### Stored data
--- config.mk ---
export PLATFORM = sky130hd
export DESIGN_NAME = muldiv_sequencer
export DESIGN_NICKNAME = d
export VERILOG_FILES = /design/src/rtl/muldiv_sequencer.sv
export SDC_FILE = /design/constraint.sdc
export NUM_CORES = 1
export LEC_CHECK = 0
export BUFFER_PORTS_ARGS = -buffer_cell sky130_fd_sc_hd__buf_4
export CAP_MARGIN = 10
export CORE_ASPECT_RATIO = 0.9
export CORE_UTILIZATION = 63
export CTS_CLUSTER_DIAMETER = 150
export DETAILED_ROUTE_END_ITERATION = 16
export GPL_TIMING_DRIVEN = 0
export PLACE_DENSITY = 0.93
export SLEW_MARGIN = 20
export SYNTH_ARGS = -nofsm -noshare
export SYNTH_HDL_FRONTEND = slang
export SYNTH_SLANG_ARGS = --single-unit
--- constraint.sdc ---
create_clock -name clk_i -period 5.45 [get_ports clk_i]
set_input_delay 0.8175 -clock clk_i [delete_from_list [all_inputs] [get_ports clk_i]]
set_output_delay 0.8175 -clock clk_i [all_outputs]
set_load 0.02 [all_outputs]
---
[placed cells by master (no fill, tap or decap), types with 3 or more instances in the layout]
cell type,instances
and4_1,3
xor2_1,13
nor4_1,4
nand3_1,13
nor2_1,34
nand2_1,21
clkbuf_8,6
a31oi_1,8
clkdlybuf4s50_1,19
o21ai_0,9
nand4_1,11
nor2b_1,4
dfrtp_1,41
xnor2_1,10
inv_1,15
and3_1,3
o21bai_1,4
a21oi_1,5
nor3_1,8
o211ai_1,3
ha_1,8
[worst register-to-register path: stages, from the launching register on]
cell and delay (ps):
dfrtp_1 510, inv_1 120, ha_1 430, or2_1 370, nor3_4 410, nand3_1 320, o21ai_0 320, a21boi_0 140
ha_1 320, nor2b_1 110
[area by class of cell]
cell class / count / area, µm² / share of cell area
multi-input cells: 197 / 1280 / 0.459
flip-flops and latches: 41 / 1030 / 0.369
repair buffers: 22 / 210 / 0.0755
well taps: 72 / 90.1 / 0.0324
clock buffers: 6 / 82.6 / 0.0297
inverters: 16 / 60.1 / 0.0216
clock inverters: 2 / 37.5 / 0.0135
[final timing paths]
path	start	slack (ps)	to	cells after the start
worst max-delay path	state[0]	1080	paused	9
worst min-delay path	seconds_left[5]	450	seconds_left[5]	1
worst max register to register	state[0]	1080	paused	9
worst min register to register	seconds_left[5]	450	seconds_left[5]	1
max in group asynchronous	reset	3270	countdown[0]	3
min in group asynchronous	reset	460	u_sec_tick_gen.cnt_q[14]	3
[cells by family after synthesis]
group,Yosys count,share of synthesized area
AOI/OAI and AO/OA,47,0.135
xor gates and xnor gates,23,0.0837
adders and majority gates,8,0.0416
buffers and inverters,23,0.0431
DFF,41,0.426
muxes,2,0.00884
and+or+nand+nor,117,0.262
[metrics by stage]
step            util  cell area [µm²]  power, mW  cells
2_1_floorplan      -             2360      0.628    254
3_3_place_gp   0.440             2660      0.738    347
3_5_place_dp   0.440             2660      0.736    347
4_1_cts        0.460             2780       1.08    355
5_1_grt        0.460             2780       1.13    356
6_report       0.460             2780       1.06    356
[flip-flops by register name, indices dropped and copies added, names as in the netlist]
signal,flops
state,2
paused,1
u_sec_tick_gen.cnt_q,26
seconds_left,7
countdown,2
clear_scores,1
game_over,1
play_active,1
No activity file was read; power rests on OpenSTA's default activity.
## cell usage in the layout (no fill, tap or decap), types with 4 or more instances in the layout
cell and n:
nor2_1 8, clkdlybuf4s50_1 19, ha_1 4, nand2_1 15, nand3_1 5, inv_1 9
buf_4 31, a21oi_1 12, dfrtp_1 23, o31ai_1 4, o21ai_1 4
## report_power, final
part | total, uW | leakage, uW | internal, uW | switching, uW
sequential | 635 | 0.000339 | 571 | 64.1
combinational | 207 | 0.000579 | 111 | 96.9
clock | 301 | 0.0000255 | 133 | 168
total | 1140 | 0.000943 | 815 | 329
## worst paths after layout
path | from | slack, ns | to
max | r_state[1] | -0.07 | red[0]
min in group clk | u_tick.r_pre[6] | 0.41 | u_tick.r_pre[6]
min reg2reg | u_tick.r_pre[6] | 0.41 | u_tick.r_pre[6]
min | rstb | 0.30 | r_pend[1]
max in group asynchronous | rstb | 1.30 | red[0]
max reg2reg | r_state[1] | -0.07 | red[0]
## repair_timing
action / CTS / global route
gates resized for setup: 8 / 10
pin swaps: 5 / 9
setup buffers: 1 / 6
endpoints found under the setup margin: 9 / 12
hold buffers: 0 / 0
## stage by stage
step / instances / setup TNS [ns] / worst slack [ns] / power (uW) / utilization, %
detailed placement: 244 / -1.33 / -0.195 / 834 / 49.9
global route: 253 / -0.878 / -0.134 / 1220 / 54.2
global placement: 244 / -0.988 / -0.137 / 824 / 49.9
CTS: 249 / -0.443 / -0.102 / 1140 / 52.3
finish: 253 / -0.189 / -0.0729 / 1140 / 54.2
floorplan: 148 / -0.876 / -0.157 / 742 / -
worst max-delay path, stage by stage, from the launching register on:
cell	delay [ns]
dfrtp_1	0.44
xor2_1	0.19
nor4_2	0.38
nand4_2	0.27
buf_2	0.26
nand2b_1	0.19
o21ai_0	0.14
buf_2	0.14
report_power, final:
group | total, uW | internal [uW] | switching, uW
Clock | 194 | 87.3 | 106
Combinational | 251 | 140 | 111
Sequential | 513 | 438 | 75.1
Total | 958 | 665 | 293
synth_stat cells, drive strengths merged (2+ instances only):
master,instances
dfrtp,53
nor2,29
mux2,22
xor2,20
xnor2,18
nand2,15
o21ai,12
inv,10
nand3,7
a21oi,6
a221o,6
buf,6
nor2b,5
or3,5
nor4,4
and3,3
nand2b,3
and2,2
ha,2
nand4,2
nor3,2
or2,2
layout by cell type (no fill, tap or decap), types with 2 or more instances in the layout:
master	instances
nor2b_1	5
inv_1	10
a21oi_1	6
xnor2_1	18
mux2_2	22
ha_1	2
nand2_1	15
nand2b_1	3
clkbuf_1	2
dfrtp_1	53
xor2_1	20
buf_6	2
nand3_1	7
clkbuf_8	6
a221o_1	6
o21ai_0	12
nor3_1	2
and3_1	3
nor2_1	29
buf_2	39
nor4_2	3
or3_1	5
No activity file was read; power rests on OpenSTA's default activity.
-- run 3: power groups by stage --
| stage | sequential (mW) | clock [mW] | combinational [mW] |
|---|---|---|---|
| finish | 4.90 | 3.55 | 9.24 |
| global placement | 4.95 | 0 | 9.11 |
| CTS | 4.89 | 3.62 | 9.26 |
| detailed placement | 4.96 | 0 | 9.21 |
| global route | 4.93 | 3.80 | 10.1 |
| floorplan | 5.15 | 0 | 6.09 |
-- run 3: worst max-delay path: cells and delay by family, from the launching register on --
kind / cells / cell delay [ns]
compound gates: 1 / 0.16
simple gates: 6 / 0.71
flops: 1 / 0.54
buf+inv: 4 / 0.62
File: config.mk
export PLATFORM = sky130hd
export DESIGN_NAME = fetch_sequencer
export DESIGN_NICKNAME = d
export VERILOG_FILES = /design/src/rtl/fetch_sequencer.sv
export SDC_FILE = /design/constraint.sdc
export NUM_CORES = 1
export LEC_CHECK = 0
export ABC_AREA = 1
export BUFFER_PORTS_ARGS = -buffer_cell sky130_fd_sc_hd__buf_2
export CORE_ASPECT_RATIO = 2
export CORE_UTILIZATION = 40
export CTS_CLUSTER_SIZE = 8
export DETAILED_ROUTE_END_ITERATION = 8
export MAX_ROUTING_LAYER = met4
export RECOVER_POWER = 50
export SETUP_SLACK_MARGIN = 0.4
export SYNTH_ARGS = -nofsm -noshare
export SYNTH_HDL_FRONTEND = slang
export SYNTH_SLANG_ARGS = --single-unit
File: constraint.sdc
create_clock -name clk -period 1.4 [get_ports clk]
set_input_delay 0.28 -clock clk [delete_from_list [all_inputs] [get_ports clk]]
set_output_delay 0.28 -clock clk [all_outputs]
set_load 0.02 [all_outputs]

### EXERCISE DETAILS
Search the data for the string "flip" and copy each line where it appears.

### COMPLETED EXERCISE
flip-flops and latches: 41 / 1030 / 0.369
[flip-flops by register name, indices dropped and copies added, names as in the netlist]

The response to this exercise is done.